**INSTRUCTIONS TO FOLLOW**
Copy every line of the following data that includes the string "routing".

Data entries:
= Beginning of Section =

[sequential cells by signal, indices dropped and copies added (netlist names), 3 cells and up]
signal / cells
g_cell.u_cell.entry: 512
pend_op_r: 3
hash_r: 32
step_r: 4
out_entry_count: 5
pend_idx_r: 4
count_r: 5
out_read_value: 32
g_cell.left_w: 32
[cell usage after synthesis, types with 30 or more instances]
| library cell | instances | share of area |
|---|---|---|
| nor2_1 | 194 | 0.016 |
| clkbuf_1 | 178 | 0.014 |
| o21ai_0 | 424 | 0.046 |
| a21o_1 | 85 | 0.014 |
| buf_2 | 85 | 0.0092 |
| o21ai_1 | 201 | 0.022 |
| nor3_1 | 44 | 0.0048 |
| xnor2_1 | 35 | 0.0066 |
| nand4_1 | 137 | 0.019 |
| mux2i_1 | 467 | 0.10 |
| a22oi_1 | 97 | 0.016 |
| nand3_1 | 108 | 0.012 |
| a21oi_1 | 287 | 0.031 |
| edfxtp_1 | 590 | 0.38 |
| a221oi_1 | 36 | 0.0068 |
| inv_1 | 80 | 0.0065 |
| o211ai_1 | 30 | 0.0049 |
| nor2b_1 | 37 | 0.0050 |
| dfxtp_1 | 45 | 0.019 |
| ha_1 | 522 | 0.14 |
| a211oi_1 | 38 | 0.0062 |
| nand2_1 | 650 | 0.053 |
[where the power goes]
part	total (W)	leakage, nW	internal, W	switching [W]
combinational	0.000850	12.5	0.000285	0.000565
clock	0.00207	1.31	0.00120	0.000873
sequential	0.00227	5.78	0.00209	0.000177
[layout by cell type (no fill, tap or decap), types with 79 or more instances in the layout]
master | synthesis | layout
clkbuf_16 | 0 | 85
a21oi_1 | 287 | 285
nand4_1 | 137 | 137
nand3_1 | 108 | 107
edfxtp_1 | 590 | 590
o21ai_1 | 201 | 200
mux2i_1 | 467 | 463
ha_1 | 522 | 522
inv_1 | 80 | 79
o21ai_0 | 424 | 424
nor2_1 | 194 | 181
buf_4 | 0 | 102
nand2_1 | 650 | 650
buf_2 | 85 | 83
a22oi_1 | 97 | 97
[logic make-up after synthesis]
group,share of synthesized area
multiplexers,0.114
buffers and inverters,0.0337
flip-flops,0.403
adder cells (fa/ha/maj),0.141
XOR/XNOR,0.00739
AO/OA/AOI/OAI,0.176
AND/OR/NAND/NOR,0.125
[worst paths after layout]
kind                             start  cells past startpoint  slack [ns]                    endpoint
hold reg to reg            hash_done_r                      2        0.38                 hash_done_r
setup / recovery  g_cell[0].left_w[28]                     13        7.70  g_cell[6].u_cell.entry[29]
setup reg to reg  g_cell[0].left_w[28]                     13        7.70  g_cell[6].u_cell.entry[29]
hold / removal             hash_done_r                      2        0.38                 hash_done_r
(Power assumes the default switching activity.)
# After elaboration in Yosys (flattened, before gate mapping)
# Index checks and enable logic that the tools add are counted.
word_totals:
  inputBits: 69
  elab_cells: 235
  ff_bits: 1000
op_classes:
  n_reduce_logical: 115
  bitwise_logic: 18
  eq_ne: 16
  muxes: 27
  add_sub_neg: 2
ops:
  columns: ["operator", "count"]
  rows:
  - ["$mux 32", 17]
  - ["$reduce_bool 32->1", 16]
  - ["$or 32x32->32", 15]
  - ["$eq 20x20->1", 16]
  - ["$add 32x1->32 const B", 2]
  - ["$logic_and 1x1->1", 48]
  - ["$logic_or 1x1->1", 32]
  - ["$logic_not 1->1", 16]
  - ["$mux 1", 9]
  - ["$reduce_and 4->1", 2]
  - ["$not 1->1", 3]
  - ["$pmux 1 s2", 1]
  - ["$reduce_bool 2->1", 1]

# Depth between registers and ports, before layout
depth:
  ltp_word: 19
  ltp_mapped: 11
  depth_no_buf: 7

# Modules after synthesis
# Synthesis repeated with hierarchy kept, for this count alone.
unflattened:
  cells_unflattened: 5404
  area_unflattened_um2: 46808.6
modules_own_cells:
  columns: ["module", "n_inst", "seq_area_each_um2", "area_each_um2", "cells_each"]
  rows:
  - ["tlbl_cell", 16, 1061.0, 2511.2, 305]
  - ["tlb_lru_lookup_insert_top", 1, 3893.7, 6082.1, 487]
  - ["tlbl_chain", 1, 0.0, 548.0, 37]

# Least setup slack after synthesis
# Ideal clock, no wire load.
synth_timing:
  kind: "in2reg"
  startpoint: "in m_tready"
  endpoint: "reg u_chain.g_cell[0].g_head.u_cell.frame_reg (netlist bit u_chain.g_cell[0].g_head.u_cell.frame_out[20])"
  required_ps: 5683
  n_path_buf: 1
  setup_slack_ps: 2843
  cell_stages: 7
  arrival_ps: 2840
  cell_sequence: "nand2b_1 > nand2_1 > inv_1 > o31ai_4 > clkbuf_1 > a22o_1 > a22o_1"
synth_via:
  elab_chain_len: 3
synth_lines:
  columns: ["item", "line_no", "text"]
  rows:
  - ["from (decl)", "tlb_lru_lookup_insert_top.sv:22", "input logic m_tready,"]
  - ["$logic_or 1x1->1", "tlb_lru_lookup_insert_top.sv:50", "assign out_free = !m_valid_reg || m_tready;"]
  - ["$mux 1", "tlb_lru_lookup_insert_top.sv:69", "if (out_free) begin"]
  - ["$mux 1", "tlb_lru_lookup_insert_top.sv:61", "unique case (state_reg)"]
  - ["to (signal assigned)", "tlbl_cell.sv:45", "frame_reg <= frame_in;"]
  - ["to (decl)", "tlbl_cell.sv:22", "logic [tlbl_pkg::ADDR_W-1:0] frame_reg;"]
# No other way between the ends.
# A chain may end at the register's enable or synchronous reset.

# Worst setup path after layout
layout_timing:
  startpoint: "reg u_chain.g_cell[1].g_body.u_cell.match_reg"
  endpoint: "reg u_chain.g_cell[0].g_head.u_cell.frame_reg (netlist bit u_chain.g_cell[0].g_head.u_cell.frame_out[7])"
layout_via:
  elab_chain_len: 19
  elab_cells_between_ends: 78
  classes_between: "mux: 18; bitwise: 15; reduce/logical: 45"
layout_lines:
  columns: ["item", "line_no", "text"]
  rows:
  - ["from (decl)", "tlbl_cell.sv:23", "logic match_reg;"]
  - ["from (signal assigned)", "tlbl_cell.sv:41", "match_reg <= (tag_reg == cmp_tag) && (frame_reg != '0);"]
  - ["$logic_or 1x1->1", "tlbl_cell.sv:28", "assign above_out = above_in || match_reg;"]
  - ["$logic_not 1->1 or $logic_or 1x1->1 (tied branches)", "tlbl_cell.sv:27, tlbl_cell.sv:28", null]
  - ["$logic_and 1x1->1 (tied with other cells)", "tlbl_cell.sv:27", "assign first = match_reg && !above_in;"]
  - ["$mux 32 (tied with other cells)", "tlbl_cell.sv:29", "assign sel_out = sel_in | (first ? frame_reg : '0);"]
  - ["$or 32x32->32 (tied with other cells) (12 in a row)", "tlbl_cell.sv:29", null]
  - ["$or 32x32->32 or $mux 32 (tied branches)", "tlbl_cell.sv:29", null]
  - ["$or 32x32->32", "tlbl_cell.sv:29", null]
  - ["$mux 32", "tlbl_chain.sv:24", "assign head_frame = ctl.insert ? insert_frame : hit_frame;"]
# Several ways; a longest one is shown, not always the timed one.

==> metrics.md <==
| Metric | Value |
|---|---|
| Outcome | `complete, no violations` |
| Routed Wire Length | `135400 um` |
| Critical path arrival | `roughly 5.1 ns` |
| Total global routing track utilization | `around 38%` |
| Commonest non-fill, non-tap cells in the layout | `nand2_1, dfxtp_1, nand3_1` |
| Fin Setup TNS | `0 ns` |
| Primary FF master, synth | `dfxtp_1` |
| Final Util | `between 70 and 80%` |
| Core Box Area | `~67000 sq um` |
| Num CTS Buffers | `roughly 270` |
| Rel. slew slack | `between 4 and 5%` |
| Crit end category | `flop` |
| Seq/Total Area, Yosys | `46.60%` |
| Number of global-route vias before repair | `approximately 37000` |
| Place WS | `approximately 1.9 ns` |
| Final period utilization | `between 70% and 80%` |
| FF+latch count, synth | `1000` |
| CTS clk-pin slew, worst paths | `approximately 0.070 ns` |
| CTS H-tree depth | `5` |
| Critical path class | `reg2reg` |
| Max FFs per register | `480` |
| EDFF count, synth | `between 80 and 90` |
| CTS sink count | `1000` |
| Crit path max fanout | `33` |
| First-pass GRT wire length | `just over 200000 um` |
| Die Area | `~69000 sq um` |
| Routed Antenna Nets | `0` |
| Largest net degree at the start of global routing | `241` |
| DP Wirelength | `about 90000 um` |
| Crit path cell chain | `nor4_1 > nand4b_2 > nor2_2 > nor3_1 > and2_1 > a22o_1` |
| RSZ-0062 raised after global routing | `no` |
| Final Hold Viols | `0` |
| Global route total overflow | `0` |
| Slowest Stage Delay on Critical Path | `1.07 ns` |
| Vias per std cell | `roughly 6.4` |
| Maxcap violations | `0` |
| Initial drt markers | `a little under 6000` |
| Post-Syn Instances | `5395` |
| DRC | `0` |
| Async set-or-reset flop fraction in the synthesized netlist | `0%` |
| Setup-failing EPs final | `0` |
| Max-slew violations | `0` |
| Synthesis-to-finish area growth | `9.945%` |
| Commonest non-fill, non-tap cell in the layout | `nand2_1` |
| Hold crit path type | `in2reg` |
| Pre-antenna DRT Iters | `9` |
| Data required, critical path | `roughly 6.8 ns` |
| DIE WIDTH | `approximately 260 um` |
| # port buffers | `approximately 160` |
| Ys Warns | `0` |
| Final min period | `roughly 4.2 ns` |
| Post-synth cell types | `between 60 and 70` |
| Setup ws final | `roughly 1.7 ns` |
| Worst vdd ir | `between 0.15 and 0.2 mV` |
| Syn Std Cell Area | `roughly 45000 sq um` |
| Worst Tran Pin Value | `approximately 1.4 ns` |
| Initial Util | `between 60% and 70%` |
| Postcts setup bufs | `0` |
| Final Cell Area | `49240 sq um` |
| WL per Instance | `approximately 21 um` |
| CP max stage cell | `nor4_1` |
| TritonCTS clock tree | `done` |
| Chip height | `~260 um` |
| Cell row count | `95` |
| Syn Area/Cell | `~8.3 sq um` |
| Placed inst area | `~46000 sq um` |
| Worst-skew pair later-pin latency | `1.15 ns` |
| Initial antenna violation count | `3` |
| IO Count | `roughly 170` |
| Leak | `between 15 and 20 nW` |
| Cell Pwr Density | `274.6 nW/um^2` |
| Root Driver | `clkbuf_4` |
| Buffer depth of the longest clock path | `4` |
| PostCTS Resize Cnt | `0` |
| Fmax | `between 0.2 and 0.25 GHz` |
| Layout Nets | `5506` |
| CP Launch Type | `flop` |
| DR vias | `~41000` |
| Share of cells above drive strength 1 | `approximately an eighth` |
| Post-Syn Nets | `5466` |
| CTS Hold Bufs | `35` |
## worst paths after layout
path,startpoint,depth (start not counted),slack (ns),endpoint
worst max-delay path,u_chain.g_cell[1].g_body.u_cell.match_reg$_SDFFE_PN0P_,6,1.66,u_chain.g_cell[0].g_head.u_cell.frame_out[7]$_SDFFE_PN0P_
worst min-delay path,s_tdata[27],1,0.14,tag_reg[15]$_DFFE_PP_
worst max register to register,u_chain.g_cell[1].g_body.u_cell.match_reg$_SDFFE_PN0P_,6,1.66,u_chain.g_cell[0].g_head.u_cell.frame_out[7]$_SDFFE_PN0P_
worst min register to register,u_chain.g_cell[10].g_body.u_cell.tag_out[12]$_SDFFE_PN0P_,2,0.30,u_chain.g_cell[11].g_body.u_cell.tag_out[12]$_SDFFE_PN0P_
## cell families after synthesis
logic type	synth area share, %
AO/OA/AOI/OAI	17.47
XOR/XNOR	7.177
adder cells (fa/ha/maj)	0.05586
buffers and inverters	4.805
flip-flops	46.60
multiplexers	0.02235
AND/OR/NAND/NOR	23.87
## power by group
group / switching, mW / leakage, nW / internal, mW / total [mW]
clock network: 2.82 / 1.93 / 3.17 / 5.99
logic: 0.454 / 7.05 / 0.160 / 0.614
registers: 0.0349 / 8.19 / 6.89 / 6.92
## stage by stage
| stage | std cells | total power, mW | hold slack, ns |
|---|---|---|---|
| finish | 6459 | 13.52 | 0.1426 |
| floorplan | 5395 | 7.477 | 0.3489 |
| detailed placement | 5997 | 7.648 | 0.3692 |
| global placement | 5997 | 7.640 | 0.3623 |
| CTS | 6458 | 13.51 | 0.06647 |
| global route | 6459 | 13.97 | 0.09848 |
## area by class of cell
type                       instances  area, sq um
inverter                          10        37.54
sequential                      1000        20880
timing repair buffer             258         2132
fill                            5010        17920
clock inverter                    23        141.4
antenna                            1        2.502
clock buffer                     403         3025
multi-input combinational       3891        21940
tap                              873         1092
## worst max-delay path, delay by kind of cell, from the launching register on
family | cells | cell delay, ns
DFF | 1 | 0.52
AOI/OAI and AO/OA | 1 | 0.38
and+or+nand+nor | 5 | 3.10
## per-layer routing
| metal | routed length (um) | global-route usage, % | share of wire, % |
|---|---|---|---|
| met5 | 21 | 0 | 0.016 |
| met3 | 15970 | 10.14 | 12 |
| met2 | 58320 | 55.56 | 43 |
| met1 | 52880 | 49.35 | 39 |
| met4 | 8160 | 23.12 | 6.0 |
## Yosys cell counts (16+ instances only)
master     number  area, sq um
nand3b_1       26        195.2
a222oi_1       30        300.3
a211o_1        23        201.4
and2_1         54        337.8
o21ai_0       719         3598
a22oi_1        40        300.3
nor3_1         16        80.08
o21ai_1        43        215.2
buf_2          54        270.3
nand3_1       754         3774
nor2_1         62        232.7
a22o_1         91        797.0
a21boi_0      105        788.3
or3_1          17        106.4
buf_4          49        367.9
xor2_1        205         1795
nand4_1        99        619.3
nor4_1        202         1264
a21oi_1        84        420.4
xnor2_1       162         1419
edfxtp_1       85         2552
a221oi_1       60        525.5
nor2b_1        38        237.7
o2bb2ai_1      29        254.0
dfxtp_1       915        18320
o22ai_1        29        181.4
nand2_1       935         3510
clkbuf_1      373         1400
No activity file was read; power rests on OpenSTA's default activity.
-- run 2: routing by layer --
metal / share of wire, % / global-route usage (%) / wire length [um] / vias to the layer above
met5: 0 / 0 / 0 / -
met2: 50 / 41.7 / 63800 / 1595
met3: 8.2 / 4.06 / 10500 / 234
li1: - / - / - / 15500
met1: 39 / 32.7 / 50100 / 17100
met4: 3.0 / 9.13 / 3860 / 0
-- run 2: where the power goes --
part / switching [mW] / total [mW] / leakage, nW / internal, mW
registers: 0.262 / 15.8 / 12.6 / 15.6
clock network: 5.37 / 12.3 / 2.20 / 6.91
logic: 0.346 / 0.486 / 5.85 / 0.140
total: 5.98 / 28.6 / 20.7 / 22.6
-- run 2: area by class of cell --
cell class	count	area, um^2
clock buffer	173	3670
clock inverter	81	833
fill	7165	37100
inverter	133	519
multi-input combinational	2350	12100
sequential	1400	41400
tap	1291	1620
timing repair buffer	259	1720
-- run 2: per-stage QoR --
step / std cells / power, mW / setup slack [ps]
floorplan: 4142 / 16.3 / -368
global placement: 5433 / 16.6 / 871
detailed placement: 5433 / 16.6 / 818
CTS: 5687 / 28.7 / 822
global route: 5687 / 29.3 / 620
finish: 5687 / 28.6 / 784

= End of Section =

**OUTPUT BELOW**
| Total global routing track utilization | `around 38%` |
| Largest net degree at the start of global routing | `241` |
| RSZ-0062 raised after global routing | `no` |
## per-layer routing
-- run 2: routing by layer --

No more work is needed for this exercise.